● **WHAT YOU SHOULD DO**:
In the entries below, count each line holding the word "violations". Answer with the total alone.

### PROVIDED RECORDS ###

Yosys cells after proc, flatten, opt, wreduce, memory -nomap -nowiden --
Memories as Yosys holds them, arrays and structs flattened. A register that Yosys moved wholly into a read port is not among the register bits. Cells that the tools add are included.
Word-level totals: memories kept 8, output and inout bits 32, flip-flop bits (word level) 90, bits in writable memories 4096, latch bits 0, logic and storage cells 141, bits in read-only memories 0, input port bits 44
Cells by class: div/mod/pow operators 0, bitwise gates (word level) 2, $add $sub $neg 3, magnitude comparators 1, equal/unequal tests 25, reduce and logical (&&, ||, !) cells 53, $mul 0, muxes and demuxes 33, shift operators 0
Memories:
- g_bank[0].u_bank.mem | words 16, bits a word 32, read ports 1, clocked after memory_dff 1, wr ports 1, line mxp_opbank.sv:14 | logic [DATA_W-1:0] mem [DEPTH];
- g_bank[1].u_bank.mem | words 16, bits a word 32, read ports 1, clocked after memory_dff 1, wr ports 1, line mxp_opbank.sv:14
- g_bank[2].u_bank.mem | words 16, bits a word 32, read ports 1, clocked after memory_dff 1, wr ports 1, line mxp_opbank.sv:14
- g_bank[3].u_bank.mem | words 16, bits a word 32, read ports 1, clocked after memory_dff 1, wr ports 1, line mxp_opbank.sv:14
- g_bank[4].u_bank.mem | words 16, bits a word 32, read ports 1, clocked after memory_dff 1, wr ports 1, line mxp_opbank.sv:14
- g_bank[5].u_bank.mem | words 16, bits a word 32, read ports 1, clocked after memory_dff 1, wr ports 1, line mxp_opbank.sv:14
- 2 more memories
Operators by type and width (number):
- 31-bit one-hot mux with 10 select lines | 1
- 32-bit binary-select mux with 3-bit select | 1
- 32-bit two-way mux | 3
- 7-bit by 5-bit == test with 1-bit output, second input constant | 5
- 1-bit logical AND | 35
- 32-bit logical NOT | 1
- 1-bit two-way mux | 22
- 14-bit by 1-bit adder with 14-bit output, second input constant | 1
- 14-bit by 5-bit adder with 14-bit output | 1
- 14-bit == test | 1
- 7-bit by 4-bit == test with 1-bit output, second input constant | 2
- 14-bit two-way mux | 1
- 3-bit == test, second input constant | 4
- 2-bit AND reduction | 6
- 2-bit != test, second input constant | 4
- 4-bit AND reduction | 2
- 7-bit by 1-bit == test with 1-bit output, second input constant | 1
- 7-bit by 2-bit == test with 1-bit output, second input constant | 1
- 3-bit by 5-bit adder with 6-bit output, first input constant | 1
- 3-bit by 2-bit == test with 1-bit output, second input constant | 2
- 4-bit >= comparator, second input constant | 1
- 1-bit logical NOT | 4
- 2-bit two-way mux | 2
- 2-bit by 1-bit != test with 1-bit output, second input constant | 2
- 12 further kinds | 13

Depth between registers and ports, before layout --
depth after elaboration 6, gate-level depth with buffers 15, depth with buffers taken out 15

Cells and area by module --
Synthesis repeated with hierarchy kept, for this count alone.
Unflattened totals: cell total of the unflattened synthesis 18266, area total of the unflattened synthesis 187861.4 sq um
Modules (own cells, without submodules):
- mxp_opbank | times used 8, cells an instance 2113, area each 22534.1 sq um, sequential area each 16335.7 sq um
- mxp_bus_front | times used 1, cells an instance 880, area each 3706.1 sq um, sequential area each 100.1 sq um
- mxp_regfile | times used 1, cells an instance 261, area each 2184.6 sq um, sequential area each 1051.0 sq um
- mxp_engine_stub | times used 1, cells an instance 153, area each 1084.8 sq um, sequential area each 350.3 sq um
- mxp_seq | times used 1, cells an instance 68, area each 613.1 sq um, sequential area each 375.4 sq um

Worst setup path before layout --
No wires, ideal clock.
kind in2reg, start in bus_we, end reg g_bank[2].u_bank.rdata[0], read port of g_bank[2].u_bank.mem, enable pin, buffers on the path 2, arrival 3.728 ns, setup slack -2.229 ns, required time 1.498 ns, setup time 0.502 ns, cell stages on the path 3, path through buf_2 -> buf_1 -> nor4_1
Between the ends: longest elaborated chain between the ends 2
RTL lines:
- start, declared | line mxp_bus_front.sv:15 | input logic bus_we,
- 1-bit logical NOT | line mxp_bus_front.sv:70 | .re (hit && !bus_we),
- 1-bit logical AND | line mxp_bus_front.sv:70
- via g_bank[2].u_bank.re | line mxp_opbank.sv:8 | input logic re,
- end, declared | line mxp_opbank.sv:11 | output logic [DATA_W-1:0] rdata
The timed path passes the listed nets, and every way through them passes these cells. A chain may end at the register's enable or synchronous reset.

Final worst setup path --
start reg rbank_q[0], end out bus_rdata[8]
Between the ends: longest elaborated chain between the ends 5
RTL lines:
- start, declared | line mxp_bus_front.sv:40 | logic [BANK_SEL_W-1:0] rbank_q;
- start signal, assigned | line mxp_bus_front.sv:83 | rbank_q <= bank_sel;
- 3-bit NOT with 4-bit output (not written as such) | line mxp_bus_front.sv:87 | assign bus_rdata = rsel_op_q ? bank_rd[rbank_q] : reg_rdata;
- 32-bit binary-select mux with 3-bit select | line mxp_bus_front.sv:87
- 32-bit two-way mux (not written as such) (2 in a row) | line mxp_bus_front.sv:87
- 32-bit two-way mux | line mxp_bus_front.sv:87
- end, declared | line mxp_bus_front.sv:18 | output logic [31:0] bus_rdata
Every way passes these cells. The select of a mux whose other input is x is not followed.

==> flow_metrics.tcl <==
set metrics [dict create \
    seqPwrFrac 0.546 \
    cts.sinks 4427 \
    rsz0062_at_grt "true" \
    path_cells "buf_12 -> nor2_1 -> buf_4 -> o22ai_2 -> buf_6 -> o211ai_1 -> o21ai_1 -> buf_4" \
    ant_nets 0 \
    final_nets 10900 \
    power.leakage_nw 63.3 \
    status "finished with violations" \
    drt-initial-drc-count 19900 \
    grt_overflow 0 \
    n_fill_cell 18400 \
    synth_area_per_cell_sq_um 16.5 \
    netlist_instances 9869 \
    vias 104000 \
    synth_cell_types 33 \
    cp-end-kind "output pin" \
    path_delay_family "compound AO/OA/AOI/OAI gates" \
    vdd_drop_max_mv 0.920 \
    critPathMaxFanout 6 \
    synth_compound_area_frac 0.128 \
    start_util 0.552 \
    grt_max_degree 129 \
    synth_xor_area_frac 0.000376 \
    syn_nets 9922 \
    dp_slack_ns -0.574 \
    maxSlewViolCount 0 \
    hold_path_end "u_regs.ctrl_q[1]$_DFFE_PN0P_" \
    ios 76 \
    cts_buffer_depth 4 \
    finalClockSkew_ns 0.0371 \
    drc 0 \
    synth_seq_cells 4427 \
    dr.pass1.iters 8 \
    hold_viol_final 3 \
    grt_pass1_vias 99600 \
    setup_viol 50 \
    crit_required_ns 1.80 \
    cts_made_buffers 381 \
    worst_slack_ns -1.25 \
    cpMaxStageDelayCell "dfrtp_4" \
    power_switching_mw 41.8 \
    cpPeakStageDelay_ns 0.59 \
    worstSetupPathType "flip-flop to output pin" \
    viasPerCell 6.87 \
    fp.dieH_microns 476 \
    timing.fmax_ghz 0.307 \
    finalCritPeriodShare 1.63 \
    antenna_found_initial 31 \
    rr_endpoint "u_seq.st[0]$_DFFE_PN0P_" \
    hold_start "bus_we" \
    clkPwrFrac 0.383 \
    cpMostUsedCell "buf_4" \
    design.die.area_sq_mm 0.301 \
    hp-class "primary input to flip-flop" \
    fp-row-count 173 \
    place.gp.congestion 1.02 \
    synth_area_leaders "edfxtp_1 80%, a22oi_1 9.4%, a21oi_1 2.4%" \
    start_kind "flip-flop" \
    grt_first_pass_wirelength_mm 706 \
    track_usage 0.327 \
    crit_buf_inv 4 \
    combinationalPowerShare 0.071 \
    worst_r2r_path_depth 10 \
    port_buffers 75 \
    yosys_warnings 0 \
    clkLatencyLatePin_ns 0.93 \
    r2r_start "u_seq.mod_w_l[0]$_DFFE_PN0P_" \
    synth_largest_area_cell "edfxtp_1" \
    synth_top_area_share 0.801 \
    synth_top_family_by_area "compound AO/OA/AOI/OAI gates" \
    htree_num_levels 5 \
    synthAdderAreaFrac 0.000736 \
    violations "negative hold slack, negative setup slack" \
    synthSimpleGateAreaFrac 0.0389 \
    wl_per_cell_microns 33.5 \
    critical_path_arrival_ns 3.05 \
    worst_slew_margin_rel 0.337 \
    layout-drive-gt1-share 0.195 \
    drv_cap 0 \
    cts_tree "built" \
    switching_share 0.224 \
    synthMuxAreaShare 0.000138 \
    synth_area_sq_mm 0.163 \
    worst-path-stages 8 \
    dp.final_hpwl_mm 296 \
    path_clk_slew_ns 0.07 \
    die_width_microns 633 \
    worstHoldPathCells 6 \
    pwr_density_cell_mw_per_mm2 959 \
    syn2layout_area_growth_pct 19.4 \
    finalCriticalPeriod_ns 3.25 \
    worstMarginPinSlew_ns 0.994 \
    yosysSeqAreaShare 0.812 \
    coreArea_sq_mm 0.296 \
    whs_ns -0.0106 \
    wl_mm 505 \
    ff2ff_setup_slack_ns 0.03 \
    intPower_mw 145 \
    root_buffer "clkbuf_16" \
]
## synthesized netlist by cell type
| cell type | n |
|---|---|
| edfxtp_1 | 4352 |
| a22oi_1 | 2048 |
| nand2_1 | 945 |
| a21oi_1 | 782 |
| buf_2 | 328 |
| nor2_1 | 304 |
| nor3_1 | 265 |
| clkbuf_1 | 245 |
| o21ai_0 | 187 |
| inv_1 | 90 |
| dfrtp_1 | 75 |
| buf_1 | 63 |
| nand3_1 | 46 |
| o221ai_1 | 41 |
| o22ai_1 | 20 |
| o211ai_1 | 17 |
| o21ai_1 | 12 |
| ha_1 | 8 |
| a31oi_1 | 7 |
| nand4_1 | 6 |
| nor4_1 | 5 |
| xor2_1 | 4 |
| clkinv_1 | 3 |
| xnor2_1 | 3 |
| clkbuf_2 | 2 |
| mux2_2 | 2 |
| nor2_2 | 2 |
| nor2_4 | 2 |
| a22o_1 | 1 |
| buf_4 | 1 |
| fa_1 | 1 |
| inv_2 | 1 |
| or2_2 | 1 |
`config.mk`:
```
export PLATFORM = sky130hd
export DESIGN_NAME = flag_alu
export DESIGN_NICKNAME = d
export VERILOG_FILES = /design/src/rtl/flag_alu_pkg.sv /design/src/rtl/alu_operand_prep.sv /design/src/rtl/alu_addsub.sv /design/src/rtl/alu_flag_reg.sv /design/src/rtl/flag_alu.sv
export SDC_FILE = /design/constraint.sdc
export NUM_CORES = 1
export LEC_CHECK = 0
export ABC_CLOCK_PERIOD_IN_PS = 5350
export BUFFER_PORTS_ARGS = -buffer_cell sky130_fd_sc_hd__buf_4
export CELL_PAD_IN_SITES_DETAIL_PLACEMENT = 0
export CELL_PAD_IN_SITES_GLOBAL_PLACEMENT = 1
export CORE_MARGIN = 2
export CORE_UTILIZATION = 38
export DETAILED_ROUTE_END_ITERATION = 8
export PLACE_DENSITY_LB_ADDON = 0.25
export SETUP_SLACK_MARGIN = 0.15
export SYNTH_ARGS = -nofsm -noshare
export SYNTH_HDL_FRONTEND = slang
export SYNTH_HIERARCHICAL = 1
export SYNTH_SLANG_ARGS = --single-unit
```
`constraint.sdc`:
```
create_clock -name clk -period 5.35 [get_ports clk]
set_clock_uncertainty 0.15 [all_clocks]
set_input_delay 0.8025 -clock clk [delete_from_list [all_inputs] [get_ports clk]]
set_output_delay 0.8025 -clock clk [all_outputs]
set_load 0.03 [all_outputs]
```
`src/rtl/flag_alu_pkg.sv`:
```
package flag_alu_pkg;

  typedef enum logic [2:0] {
    OP_ADD = 3'd0,
    OP_ADC = 3'd1,
    OP_SUB = 3'd2,
    OP_SBC = 3'd3,
    OP_NEG = 3'd4,
    OP_CMP = 3'd5,
    OP_CMN = 3'd6,
    OP_TST = 3'd7
  } alu_op_e;

  localparam int FLAG_N = 3;
  localparam int FLAG_Z = 2;
  localparam int FLAG_C = 1;
  localparam int FLAG_V = 0;

  // true when the operation delivers a value downstream
  function automatic logic op_writes(alu_op_e op);
    return (op != OP_CMP) && (op != OP_CMN) && (op != OP_TST);
  endfunction

  // true when the value comes from the bitwise path instead of the adder
  function automatic logic op_is_logic(alu_op_e op);
    return op == OP_TST;
  endfunction

endpackage

```
`src/rtl/alu_operand_prep.sv`:
```
module alu_operand_prep
  import flag_alu_pkg::*;
#(
  parameter int DATA_W = 32
) (
  input  alu_op_e           op,
  input  logic [DATA_W-1:0] a,
  input  logic [DATA_W-1:0] b,
  input  logic              c_flag,
  output logic [DATA_W-1:0] opa,
  output logic [DATA_W-1:0] opb,
  output logic              cin
);

  always_comb begin
    opa = a;
    opb = b;
    cin = 1'b0;
    unique case (op)
      OP_ADC: cin = c_flag;
      OP_SUB,
      OP_CMP: begin
        opb = ~b;
        cin = 1'b1;
      end
      OP_SBC: begin
        opb = ~b;
        cin = c_flag;
      end
      OP_NEG: begin
        opa = '0;
        opb = ~b;
        cin = 1'b1;
      end
      default: ;
    endcase
  end

endmodule

```
`src/rtl/alu_addsub.sv`:
```
module alu_addsub #(
  parameter int DATA_W = 32
) (
  input  logic [DATA_W-1:0] opa,
  input  logic [DATA_W-1:0] opb,
  input  logic              cin,
  output logic [DATA_W-1:0] sum,
  output logic              cout,
  output logic              ovf
);

  localparam int MSB = DATA_W - 1;

  logic [DATA_W:0] wide;

  always_comb begin
    wide = {1'b0, opa} + {1'b0, opb} + {{DATA_W{1'b0}}, cin};
    sum  = wide[MSB:0];
    cout = wide[DATA_W];
    ovf  = (opa[MSB] == opb[MSB]) && (sum[MSB] != opa[MSB]);
  end

endmodule

```
`src/rtl/alu_flag_reg.sv`:
```
module alu_flag_reg
  import flag_alu_pkg::*;
(
  input  logic       clk,
  input  logic       rst_n,
  input  logic       we,
  input  logic       upd_cv,
  input  logic [1:0] nz_new,
  input  logic [1:0] cv_new,
  output logic [3:0] flags
);

  always_ff @(posedge clk or negedge rst_n) begin
    if (!rst_n) begin
      flags <= 4'b0000;
    end else if (we) begin
      flags[FLAG_N] <= nz_new[1];
      flags[FLAG_Z] <= nz_new[0];
      if (upd_cv) begin
        flags[FLAG_C] <= cv_new[1];
        flags[FLAG_V] <= cv_new[0];
      end
    end
  end

endmodule

```
`src/rtl/flag_alu.sv`:
```
module flag_alu
  import flag_alu_pkg::*;
#(
  parameter int DATA_W = 32
) (
  input  logic              clk,
  input  logic              rst_n,
  input  logic [2:0]        op_i,
  input  logic [DATA_W-1:0] a_i,
  input  logic [DATA_W-1:0] b_i,
  input  logic              flag_we_i,
  output logic [DATA_W-1:0] res_o,
  output logic              res_valid_o,
  output logic [3:0]        flags_o
);

  localparam int MSB = DATA_W - 1;

  alu_op_e           op;
  logic [DATA_W-1:0] opa, opb, add_sum, logic_value, ex_value;
  logic              cin, add_cout, add_ovf;
  logic              writes, use_logic, c_now;

  assign op        = alu_op_e'(op_i);
  assign c_now     = flags_o[FLAG_C];
  assign writes    = op_writes(op);
  assign use_logic = op_is_logic(op);

  alu_operand_prep #(.DATA_W(DATA_W)) u_prep (
    .op     (op),
    .a      (a_i),
    .b      (b_i),
    .c_flag (c_now),
    .opa    (opa),
    .opb    (opb),
    .cin    (cin)
  );

  alu_addsub #(.DATA_W(DATA_W)) u_add (
    .opa  (opa),
    .opb  (opb),
    .cin  (cin),
    .sum  (add_sum),
    .cout (add_cout),
    .ovf  (add_ovf)
  );

  assign logic_value = a_i & b_i;
  assign ex_value    = use_logic ? logic_value : add_sum;

  assign res_o       = writes ? ex_value : '0;
  assign res_valid_o = writes;

  alu_flag_reg u_flags (
    .clk    (clk),
    .rst_n  (rst_n),
    .we     (flag_we_i),
    .upd_cv (!use_logic),
    .nz_new ({ex_value[MSB], ex_value == '0}),
    .cv_new ({add_cout, add_ovf}),
    .flags  (flags_o)
  );

endmodule

```
; ---- Yosys cells after proc, flatten, opt, wreduce, memory -nomap -nowiden
; Index checks and enable logic that the tools add are counted.
; W data, S select, Z words.
[totals]
regBits = 4
output_inout_bits = 37
[classes]
addsub = 2
eq_ne = 11
n_mux = 5
bitwise_logic = 3
reduce_logical = 8
[ops]
columns = op, n
row1 = $mux W32, 4
row2 = $add A32 B32 Y33, 1
row3 = $add A33 B1 Y33, 1
row4 = $and A32 B32 Y32, 1
row5 = $logic_not A32 Y1, 1
row6 = $not A32 Y32, 1
row7 = $eq A3 B3 Y1 const B, 3
row8 = $ne A3 B3 Y1 const B, 3
row9 = $eq A3 B2 Y1 const B, 2
row10 = $reduce_or A4 Y1, 1
row11 = $eq A3 B1 Y1 const B, 1
row12 = $logic_and A1 B1 Y1, 3
row13 = $reduce_or A3 Y1, 1
row14 = $pmux W1 S2, 1
row15 = $reduce_and A2 Y1, 1
row16 = $reduce_or A2 Y1, 1
row17 = $eq A1 B1 Y1, 1
row18 = $ne A1 B1 Y1, 1
row19 = $not A1 Y1, 1

; ---- Longest topological paths before layout
[depth]
depth_word = 7
mapped_depth = 17
depth_no_buf = 16

; ---- By module
; Netlist, hierarchy kept.
[modules_own_cells]
columns = module, n_inst, cells_each, area_each_um2, seq_area_each_um2
row1 = alu_addsub, 1, 239, 1704.1, 0.0
row2 = alu_operand_prep, 1, 76, 820.8, 0.0
row3 = flag_alu, 1, 74, 493.0, 0.0
row4 = alu_flag_reg, 1, 9, 158.9, 100.1

; ---- Worst setup path before layout
; OpenSTA, ideal clock, no wires.
[synth_timing]
path_type = input to register
start = input op_i[1]
end = register u_flags.flags[2]
arrival_time_ps = 4640
required_time_ps = 5135
slack_ps = 495
path_stages = 17
cell_sequence = nor3b_2 buf_2 nor2b_1 fa_1 fa_1 a21o_1 a221oi_1 nor2_1 nor2_2 o211ai_1 o211ai_1 xnor2_1 or4_4 nor4_2 nand4_1 a2111oi_2 mux2_2
[synth_lines]
columns = element, line
row1 = from (decl), flag_alu.sv:8  ; input logic [2:0] op_i,
row2 = $eq A3 B3 Y1, alu_operand_prep.sv:19  ; unique case (op)
row3 = $mux W32, alu_operand_prep.sv:19
row4 = named net opa[0], flag_alu.sv:20  ; logic [DATA_W-1:0] opa, opb, add_sum, logic_value, ex_value;
row5 = $add A32 B32 Y33, alu_addsub.sv:17  ; wide = {1'b0, opa} + {1'b0, opb} + {{DATA_W{1'b0}}, cin};
row6 = $add A33 B1 Y33, alu_addsub.sv:17
row7 = named net add_sum[18], flag_alu.sv:20
row8 = $mux W32, flag_alu.sv:49  ; assign ex_value = use_logic ? logic_value : add_sum;
row9 = $logic_not A32 Y1, flag_alu.sv:59  ; .nz_new ({ex_value[MSB], ex_value == '0}),
row10 = "to (signal, indexed assignment)", alu_flag_reg.sv:17  ; flags[FLAG_N] <= nz_new[1];
row11 = "to (signal, indexed assignment)", alu_flag_reg.sv:18  ; flags[FLAG_Z] <= nz_new[0];
row12 = "to (signal, indexed assignment)", alu_flag_reg.sv:20  ; flags[FLAG_C] <= cv_new[1];
row13 = to (decl), alu_flag_reg.sv:10  ; output logic [3:0] flags
; The timed path passes the listed nets, and every way through them passes these cells.
; A chain may end at the register's enable or synchronous reset.

; ---- Final worst setup path
[layout_timing]
start = input op_i[1]
end = output res_o[31]
[layout_between]
elab_chain_len = 7
[layout_lines]
columns = element, line
row1 = $eq A3 B2 Y1 / $eq A3 B3 Y1 (equally long branches), alu_operand_prep.sv:19
row2 = $reduce_or A4 Y1 (no source line) (*), -
row3 = $mux W32 (*), -
row4 = named net opb[12], flag_alu.sv:20
row5 = $add A32 B32 Y33 (*), alu_addsub.sv:17
row6 = $add A33 B1 Y33 (*), alu_addsub.sv:17
row7 = named net add_sum[31], flag_alu.sv:20
row8 = $mux W32 (*), flag_alu.sv:49
row9 = named net ex_value[31], flag_alu.sv:20
row10 = $mux W32 (*), flag_alu.sv:51  ; assign res_o = writes ? ex_value : '0;
row11 = to (decl), flag_alu.sv:12  ; output logic [DATA_W-1:0] res_o,
; Mark *: on every way through the listed nets, which the timed path passes. The rest lies on a longest branch.

==> metrics.md <==
| Metric | Value |
|---|---|
| Outcome | finished, final reports clean |
| RR Endpoint | u_flags/flags[2] |
| Routed WL per cell | roughly 17 um |
| Hold Slack | 0.226 ns |
| Post-DP HPWL | between 8000 and 9000 um |
| Synth Flop Type | dfrtp_1 |
| Yosys warns | 6 |
| Fin util | 0.509 |
| Max_slew headroom | 0.333 |
| GRT Residual Overflow | 0 |
| Setup Viol. Count Final | 0 |
| Worst path slowest cell | ha_1 |
| HP Class | in -> async |
| CTS tree | done |
| Fmax | between 0.15 and 0.2 GHz |
| Worst-path clk slew | 0.03 ns |
| CP Capture Type | primary output |
| Minimum clock period | around 5 ns |
| Via/cell ratio | approximately 5.6 |
| Std-Cell Rows | 33 |
| Clock power share | 0.052 |
| WP data arrival | approximately 4.1 ns |
| Register area share after synthesis | 0.0315 |
| Initial antenna violation count | 0 |
| Clock Sink Count | 4 |
| Initial core utilization | 0.389 |
| Static Leak | about 1.9 nW |
| Cts bufs inserted | 3 |
| #FFs+latches synth | 4 |
| # port buffers | 106 |
| Share of cells above drive strength 1 | 0.331 |
| Post-synth EDFFs | 0 |
| Initial drt markers | 140 |
| DIE AREA | 9110 um2 |
| Die height | around 95 um |
| Antenna violation net count after detailed routing | 0 |
| Worst skew pair latency | approximately 0.22 ns |
| Die span in x | between 90 and 100 um |
| GRT Total Usage | 0.223 |
| Asr flop ratio synth | 1.00 |
| Worst-Margin Slew | ~0.99 ns |
| Wirelength, routed | ~10000 um |
| Largest Register | u_flags/flags |
| Power, Total | between 1 and 1.5 mW |
| Critical path's top delay family | simple AND/OR/NAND/NOR gates |
| RSZ-0062 raised after global routing | true |
| Synthesis-to-finish area growth | 31.0% |
| Combinational Power Share | 0.911 |
| R2R depth | 15 |
| Met1 Wirelength | 4550 um |
| ANT cells | 0 |
| Syn avg cell area | between 7 and 8 um2 |
| Via count | between 3k and 4k |
| Reg2reg start | u_flags/flags[1] |
| NetSw | around 0.66 mW |
| R2R Setup Slk | about 0.84 ns |
| CP Launch Type | input port |
| Synthesized Nets | between 500 and 600 |
| Area of the mapped netlist | around 3200 um2 |
| Fin nets | ~600 |
| Max Cap Viol | 0 |
| H-tree depth | 1 |
| Final period util | 0.938 |
| Synthesized instance count | just under 400 |
| Top Ports | between 100 and 150 |
| Core area | between 8000 and 9000 um2 |
| Setup Crit Path Kind | in -> out |
| Final Wtd Congestion | slightly above 0.9 |
| Met2 wire len | 4890 um |
| Largest registers | u_flags/flags x4 |
| Final setup TNS | 0 ns |
| Root buffer cell | clkbuf_8 |
| Fin. max-slew vios | 0 |
| Final Hold Viols | 0 |
| Count of cell types in the netlist | a little over 60 |
| Commonest non-fill, non-tap cell in the layout | buf_4 |
| Highest metal used | met4 |
| Worst-path cell chain | buf_4 -> xnor2_4 -> clkbuf_16 -> xnor2_2 -> ha_1 -> and2_4 -> nand3_2 -> or3_1 -> o21a_1 -> o31a_1 -> o21ai_2 -> xor2_1 -> nand2_1 -> nand2_1 -> and2_1 -> buf_4 |
| Switch share | 0.543 |
| Largest stage delay on the critical path | around 0.40 ns |
| Yosys top cell area share | 0.154 |
| Largest register FFs | 4 |
| VDD IR max | roughly 0.14 mV |
| Cell-internal power | 0.553 mW |
| Largest area contributor in the synthesized netlist | xnor2_2 |
| Count of buffer and inverter cells on the critical path | 3 |
| DRC | 0 |
| Synth area leaders | xnor2_2 15%, ha_1 12%, nor2b_1 7.7%, and2_1 6.5%, xnor2_1 5.2% |
| Sequential fraction of design power | 0.037 |
| CP required | 4.40 ns |
| Most frequent cells in the layout | 111 x buf_4, 39 x nor2b_1, 32 x and2_1 |
| Pin count of the biggest net entering global routing | 32 |
| Pwr/cell area | ~290 nW/um2 |
| Critical Path Fanout Max | 31 |
| 1st-pass router iterations | 4 |
| Vias in the first global route | approximately 3.4k |
| Met3 WL | between 500 and 600 um |
| First-pass GRT wire length | between 15000 and 20000 um |
| Clock Tree Buf Depth | 2 |
[cell usage after synthesis, types with 3 or more instances]
cell and number:
a211oi_1 3, a21o_1 16, a21oi_1 28, a221oi_1 5, a22o_1 3, a22oi_1 7, and2_1 33, and3_1 4
and4_1 3, buf_2 4, buf_6 3, clkbuf_1 8, dfrtp_1 4, ha_1 31, inv_1 4, nand2_1 27
nand3_1 7, nand4_1 9, nor2_1 17, nor2b_1 39, nor3_1 4, nor4_1 6, o211ai_1 4, o21a_1 7
o21ai_0 17, or3_1 3, xnor2_1 19, xnor2_2 30, xor2_1 11
[area by class of cell]
type                            count  area (um2)
Inverter                            4        15.0
Tap cell                          105         131
Sequential cell                     4         100
Multi-Input combinational cell    375        3000
Fill cell                         847        4020
Timing Repair Buffer              113         870
Clock buffer                        3        41.3
[cells by family (layout without fill, tap and decap cells)]
kind of cell / after synthesis / after routing / synth area share
compound gates: 115 / 115 / 0.250
xor+xnor: 61 / 61 / 0.245
fa+ha+maj: 33 / 33 / 0.135
buf+inv: 19 / 120 / 0.0311
flops: 4 / 4 / 0.0315
mux: 4 / 4 / 0.0165
simple gates: 162 / 162 / 0.291
[repair_timing]
item,in CTS,in global routing
setup buffers,0,1
hold buffers,0,0
setup endpoints to repair,0,11
gates resized for setup,0,8
[per-layer routing]
layer | GRT usage | vias to the layer above
li1 | - | 1673
met1 | 0.296 | 1558
met4 | 0.0536 | 0
met2 | 0.391 | 107
met3 | 0.0190 | 19
met5 | 0 | -
[metrics by stage]
stage | setup slack [ns] | area [um2] | std cells
after detailed placement | 0.224 | 4080 | 600
after global routing | 0.138 | 4160 | 604
after global placement | 0.245 | 4080 | 600
after CTS | 0.216 | 4130 | 603
final | 0.330 | 4160 | 604
after floorplan | 0.495 | 3180 | 398
[power by group through the flow]
stage / clock network (mW) / registers, mW / logic [mW]
global placement: 0 / 0.0444 / 1.09
detailed placement: 0 / 0.0448 / 1.08
finish: 0.0628 / 0.0447 / 1.10
floorplan: 0 / 0.0605 / 0.732
global route: 0.0666 / 0.0454 / 1.19
CTS: 0.0630 / 0.0446 / 1.09
[worst max path at each step]
stage          startpoint               end  depth (start not counted)  slack, ns
6_report          op_i[1]         res_o[31]                         16       0.33
5_1_grt           op_i[1]         res_o[31]                         16       0.14
4_1_cts           op_i[1]         res_o[31]                         16       0.22
3_5_place_dp      op_i[1]         res_o[31]                         16       0.22
3_3_place_gp      op_i[1]         res_o[31]                         16       0.25
2_1_floorplan     op_i[1]  u_flags/flags[2]                         17       0.50
Note: power is estimated with default switching activity, not from simulation.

###

● **EXERCISE OUTPUT**:
2